_What the task requires_. Begin at the line containing "0.104 | 0.113 |" in the entries below and end at the line containing "setup endpoints to repair | 0 | 3"; transcribe that range exactly and nothing outside it.

_Data supplied_.
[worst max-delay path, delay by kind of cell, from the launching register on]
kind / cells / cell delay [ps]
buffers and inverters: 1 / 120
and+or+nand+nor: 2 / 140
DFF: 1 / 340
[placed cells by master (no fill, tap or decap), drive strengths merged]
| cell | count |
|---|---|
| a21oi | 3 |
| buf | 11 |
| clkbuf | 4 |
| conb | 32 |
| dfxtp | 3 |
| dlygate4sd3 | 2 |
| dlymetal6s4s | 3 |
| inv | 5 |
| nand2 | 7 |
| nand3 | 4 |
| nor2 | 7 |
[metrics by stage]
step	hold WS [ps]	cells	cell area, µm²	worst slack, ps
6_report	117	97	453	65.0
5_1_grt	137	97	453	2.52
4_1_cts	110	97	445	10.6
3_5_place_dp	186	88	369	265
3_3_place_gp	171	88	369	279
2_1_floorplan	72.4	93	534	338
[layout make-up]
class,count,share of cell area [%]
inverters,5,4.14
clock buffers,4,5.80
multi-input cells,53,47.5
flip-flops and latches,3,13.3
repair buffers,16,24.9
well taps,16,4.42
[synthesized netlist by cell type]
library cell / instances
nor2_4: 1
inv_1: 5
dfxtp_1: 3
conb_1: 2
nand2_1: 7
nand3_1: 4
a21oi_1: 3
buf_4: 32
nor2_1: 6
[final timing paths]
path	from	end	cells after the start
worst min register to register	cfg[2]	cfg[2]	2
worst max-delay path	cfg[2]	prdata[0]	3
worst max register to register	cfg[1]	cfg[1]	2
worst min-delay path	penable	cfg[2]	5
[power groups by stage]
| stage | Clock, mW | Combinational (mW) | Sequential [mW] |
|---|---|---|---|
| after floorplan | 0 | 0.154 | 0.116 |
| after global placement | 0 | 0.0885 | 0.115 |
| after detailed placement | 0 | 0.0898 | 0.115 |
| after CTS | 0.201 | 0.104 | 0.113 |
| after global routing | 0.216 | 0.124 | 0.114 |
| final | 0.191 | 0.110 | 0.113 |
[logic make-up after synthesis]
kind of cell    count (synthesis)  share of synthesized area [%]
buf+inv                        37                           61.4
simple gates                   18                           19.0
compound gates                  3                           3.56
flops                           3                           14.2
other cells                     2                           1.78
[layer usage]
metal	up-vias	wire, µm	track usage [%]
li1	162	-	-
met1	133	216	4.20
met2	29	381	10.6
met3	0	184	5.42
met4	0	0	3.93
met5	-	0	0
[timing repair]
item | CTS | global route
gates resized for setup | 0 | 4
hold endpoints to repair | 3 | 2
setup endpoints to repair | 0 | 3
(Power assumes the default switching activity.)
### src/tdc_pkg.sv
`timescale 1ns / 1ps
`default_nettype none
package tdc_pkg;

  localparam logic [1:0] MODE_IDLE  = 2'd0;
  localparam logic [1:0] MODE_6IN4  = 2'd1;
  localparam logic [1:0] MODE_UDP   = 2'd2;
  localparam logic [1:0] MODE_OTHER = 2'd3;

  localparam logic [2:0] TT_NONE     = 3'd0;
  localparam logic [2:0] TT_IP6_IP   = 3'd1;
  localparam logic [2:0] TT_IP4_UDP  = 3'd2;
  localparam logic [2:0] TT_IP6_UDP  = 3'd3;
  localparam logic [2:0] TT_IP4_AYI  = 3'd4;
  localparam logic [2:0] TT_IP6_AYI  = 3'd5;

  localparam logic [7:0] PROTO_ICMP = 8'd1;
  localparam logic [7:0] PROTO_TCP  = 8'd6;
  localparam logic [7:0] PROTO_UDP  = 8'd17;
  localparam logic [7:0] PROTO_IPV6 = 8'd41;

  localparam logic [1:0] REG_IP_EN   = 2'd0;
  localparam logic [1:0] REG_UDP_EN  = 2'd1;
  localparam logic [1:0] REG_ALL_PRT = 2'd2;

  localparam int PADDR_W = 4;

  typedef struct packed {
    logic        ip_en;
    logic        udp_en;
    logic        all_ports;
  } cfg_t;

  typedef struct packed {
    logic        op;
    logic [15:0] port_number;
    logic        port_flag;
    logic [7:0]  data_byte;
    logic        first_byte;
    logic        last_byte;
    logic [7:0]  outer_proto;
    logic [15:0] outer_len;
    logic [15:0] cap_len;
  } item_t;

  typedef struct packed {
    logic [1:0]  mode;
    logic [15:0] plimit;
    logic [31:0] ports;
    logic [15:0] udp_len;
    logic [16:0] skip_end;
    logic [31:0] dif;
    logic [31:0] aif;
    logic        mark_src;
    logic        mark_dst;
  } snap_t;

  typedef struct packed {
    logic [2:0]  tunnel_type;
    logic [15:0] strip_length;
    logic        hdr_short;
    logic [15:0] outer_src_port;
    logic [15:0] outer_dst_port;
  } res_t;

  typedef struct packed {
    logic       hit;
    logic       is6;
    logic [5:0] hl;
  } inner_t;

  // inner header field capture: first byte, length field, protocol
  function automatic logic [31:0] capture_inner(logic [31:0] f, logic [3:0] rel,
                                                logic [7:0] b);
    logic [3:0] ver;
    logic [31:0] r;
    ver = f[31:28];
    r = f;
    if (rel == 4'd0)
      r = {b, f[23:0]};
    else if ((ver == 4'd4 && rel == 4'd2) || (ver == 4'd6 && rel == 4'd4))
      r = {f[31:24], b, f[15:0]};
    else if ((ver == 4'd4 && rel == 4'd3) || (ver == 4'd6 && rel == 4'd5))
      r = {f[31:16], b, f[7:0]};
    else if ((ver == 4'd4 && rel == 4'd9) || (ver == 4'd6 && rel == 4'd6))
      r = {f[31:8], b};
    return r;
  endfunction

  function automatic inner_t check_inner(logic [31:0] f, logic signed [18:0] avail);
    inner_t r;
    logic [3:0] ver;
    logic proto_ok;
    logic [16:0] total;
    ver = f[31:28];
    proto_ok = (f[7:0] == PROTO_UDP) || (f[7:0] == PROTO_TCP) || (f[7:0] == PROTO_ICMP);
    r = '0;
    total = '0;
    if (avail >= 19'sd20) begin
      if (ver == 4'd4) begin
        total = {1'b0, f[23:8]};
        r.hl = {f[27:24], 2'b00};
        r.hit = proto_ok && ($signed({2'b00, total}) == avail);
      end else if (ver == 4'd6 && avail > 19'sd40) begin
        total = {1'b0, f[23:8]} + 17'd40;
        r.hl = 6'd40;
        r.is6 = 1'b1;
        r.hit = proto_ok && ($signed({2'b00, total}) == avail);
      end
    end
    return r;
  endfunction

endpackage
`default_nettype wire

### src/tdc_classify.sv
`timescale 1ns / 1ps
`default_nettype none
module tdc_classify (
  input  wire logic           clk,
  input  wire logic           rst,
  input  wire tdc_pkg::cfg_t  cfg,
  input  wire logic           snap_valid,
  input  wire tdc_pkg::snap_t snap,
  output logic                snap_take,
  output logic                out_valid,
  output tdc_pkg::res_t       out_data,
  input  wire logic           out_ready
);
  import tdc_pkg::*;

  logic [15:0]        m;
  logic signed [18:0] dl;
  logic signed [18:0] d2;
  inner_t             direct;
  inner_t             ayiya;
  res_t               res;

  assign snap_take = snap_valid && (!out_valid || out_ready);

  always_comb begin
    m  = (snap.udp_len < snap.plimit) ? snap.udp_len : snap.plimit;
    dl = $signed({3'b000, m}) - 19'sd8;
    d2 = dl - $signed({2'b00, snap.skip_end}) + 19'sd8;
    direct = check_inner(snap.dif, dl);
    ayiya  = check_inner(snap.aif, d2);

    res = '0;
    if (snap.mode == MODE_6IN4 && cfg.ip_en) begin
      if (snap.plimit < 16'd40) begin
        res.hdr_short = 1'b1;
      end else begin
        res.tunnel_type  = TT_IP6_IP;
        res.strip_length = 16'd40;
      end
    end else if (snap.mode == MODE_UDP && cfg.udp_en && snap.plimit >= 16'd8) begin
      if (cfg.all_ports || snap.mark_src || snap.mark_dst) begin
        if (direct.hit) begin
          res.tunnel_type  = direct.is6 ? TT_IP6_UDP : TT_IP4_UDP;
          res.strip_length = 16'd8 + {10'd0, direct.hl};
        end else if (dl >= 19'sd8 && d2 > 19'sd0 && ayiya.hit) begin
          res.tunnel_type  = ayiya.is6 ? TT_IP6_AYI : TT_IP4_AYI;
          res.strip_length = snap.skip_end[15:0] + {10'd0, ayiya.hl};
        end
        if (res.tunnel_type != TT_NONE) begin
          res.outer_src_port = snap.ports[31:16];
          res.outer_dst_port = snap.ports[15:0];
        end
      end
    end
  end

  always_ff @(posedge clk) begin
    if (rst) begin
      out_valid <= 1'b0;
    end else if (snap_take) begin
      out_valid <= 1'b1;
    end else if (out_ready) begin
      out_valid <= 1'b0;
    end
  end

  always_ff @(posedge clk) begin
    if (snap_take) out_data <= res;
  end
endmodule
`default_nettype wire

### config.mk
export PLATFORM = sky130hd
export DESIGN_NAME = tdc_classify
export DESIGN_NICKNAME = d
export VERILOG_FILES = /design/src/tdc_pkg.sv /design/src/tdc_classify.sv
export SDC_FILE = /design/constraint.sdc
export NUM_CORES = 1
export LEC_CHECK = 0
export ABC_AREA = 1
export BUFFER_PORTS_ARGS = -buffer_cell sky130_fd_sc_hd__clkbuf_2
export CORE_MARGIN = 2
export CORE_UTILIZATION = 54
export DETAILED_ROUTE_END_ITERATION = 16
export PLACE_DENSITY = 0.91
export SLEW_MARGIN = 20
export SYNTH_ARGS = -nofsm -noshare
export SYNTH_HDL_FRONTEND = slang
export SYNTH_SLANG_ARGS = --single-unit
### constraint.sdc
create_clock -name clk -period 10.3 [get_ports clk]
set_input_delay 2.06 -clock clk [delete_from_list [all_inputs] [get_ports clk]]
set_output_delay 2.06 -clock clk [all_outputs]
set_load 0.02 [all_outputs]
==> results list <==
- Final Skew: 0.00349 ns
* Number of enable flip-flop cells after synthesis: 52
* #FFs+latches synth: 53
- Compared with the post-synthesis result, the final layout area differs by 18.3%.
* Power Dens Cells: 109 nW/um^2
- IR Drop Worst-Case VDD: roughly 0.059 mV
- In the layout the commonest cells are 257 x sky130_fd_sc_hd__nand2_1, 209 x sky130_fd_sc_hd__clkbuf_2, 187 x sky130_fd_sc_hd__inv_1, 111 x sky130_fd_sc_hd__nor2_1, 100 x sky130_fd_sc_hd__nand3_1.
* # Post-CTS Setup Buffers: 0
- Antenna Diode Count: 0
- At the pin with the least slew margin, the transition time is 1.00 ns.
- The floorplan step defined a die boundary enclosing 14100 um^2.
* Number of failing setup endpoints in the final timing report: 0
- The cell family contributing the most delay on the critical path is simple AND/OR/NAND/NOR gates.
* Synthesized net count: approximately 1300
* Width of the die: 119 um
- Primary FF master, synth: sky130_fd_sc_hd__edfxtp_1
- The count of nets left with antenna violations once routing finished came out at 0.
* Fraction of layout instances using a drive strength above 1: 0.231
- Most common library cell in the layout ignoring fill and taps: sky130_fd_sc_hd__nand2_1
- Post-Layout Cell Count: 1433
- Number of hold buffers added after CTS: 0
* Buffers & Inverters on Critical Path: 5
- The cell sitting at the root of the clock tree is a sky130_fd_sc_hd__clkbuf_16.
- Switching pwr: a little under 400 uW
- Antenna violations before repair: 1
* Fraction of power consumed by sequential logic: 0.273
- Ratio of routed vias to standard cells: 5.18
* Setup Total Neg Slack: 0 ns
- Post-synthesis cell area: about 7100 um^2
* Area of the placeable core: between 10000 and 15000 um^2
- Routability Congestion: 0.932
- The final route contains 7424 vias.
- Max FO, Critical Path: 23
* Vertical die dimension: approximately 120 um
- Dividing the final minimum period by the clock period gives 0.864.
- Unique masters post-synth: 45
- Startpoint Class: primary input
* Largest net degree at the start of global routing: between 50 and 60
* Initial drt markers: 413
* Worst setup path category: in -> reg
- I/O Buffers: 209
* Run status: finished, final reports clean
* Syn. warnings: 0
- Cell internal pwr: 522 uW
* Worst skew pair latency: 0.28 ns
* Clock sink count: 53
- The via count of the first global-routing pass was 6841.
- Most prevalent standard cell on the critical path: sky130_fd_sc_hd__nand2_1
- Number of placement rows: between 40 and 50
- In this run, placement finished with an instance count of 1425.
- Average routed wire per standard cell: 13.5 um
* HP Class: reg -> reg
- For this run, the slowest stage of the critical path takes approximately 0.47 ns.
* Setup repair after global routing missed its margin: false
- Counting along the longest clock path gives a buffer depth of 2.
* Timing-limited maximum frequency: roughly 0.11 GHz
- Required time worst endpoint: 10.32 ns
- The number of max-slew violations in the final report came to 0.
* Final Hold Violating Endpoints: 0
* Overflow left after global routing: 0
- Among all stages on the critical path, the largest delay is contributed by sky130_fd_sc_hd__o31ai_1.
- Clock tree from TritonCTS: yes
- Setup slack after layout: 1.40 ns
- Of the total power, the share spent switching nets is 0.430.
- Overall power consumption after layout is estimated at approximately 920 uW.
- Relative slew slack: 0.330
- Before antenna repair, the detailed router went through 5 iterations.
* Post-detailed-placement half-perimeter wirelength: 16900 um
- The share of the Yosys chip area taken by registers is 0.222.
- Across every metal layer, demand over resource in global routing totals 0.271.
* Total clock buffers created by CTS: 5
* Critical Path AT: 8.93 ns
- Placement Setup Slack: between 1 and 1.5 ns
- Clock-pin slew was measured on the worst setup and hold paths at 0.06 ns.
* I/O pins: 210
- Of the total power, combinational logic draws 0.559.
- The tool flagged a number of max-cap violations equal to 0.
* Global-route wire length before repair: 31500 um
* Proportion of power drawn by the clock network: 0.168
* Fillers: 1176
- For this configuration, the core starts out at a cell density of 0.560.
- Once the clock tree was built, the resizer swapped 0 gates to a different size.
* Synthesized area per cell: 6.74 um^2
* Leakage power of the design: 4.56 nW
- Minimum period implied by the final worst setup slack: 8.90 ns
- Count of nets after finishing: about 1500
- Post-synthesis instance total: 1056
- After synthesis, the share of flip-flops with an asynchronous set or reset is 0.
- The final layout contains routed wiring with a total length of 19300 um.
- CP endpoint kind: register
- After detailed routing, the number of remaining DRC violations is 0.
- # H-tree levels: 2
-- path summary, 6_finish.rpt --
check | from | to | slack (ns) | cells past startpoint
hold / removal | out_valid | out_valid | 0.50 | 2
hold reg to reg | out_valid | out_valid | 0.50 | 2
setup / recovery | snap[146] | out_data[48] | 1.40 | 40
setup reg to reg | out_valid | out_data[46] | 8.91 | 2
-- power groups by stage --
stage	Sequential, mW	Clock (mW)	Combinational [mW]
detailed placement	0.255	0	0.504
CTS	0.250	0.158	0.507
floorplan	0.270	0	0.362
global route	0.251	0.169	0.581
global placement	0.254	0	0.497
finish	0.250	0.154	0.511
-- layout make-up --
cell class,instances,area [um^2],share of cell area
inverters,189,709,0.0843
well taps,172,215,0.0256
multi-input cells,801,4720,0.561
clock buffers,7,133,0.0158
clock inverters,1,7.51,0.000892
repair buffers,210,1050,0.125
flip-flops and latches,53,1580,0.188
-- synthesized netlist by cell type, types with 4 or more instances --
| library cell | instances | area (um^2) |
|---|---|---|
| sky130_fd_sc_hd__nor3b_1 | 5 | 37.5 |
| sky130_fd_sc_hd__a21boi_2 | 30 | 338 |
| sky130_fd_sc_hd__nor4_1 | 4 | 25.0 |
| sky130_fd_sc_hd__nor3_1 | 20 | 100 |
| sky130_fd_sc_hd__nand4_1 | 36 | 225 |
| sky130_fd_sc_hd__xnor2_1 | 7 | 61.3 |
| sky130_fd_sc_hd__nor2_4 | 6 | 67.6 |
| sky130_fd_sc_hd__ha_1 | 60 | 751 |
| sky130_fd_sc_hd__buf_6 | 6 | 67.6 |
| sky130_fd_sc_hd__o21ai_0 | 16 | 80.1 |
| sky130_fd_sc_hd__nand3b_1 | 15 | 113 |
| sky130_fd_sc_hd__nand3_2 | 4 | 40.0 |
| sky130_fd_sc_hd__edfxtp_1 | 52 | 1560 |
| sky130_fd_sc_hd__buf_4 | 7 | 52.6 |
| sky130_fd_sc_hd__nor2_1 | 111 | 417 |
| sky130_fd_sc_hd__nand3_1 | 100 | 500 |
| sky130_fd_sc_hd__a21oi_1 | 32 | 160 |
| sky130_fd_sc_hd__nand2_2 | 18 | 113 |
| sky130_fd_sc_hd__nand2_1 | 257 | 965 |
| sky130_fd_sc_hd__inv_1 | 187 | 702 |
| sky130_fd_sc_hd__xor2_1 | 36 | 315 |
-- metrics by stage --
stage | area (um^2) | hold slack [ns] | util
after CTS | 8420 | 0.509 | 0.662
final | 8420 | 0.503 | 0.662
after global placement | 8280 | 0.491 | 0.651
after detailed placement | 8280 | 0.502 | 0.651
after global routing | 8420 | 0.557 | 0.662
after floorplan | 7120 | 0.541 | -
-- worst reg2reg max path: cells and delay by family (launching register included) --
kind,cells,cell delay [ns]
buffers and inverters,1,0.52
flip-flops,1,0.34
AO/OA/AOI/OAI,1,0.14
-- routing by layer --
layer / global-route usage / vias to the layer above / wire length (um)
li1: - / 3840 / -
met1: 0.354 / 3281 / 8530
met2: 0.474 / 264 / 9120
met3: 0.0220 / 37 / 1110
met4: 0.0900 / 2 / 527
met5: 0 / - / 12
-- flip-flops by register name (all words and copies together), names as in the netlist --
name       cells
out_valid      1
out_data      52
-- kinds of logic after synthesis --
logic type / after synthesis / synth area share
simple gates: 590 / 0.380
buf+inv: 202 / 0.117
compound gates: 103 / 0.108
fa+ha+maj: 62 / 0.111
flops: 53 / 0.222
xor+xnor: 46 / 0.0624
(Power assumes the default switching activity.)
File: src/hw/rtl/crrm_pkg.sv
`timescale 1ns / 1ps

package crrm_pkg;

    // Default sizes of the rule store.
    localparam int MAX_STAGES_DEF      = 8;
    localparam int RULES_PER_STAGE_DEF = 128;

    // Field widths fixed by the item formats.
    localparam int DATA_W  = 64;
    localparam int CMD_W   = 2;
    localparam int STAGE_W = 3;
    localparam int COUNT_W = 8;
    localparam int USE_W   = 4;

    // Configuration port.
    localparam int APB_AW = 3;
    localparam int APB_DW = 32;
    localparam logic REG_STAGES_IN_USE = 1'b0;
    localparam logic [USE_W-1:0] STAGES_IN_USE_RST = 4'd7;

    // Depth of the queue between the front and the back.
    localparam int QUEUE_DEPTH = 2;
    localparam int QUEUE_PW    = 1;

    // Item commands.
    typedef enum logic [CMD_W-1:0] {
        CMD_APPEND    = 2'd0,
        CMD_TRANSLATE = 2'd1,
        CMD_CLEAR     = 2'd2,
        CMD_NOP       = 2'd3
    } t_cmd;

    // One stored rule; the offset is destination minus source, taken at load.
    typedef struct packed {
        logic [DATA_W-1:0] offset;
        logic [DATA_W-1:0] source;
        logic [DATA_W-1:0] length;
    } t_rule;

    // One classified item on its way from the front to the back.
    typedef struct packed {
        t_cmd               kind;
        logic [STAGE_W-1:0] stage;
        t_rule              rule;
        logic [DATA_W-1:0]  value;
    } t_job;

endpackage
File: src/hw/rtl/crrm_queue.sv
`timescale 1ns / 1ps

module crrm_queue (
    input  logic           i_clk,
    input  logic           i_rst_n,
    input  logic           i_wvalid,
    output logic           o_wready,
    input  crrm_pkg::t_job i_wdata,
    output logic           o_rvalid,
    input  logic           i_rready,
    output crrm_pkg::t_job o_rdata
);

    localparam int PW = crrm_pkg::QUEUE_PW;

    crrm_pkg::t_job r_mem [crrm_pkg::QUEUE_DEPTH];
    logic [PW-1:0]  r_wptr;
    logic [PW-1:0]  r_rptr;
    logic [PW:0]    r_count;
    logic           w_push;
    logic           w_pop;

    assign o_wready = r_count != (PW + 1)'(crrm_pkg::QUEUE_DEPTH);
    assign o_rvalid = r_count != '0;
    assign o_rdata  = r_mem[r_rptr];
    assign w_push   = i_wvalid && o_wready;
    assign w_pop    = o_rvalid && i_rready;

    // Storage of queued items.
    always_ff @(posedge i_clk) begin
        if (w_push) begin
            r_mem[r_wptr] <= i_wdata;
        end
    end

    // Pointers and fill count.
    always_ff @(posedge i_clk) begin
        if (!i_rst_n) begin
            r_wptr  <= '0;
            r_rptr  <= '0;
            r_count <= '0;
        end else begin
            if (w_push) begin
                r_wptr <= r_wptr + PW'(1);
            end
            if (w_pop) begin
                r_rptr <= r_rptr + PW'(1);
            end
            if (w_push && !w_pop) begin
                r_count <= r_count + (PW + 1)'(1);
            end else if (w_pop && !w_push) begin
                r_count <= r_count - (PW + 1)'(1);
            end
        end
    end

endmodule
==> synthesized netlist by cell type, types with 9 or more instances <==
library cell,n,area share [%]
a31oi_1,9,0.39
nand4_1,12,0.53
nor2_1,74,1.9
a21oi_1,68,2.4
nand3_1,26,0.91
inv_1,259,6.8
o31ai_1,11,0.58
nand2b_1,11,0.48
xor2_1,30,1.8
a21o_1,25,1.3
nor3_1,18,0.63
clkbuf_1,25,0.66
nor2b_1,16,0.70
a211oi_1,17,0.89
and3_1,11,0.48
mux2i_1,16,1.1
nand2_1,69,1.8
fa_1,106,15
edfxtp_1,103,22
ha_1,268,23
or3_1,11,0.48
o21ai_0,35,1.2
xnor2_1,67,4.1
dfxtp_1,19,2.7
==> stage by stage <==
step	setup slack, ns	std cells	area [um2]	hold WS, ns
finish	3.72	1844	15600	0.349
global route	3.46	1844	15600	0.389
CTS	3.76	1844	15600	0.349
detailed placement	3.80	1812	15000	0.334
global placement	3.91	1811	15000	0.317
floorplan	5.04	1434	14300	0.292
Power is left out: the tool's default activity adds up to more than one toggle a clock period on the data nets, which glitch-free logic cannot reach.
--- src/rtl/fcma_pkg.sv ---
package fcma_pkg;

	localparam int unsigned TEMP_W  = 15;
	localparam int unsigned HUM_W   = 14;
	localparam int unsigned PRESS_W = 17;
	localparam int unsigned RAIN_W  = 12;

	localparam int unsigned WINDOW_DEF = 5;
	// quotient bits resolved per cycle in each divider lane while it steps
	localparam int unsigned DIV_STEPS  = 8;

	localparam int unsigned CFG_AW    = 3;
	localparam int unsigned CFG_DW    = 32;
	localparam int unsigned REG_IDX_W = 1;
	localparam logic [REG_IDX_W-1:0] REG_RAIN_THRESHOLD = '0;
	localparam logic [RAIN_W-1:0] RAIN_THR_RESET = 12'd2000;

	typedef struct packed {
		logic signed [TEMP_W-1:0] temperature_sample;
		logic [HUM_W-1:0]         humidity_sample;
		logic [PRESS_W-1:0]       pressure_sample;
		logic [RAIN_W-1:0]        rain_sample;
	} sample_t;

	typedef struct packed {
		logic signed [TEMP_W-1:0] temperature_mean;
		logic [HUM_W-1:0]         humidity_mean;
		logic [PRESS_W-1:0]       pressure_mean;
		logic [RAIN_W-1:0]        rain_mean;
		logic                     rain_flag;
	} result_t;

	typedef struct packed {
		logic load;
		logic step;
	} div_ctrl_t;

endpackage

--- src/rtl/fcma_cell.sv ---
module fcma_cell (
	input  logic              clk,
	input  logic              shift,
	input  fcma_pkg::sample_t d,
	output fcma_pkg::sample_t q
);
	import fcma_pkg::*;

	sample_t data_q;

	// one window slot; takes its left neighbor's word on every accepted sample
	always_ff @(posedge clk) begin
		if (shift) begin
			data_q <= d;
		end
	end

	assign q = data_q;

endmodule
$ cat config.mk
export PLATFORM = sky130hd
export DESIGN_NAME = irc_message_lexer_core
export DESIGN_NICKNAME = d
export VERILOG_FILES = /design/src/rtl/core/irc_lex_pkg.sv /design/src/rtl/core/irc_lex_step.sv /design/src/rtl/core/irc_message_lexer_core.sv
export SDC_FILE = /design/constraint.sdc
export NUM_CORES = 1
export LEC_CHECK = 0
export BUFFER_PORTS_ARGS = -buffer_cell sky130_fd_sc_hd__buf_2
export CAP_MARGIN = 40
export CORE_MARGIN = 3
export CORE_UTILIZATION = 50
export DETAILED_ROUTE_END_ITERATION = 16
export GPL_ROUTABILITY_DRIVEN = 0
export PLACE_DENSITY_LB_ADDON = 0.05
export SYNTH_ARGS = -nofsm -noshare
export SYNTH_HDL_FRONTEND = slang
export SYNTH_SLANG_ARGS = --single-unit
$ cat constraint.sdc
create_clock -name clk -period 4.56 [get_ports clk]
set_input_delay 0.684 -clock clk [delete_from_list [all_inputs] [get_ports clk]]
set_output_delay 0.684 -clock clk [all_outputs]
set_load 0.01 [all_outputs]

_Answer to the problem_.
| after CTS | 0.201 | 0.104 | 0.113 |
| after global routing | 0.216 | 0.124 | 0.114 |
| final | 0.191 | 0.110 | 0.113 |
[logic make-up after synthesis]
kind of cell    count (synthesis)  share of synthesized area [%]
buf+inv                        37                           61.4
simple gates                   18                           19.0
compound gates                  3                           3.56
flops                           3                           14.2
other cells                     2                           1.78
[layer usage]
metal	up-vias	wire, µm	track usage [%]
li1	162	-	-
met1	133	216	4.20
met2	29	381	10.6
met3	0	184	5.42
met4	0	0	3.93
met5	-	0	0
[timing repair]
item | CTS | global route
gates resized for setup | 0 | 4
hold endpoints to repair | 3 | 2
setup endpoints to repair | 0 | 3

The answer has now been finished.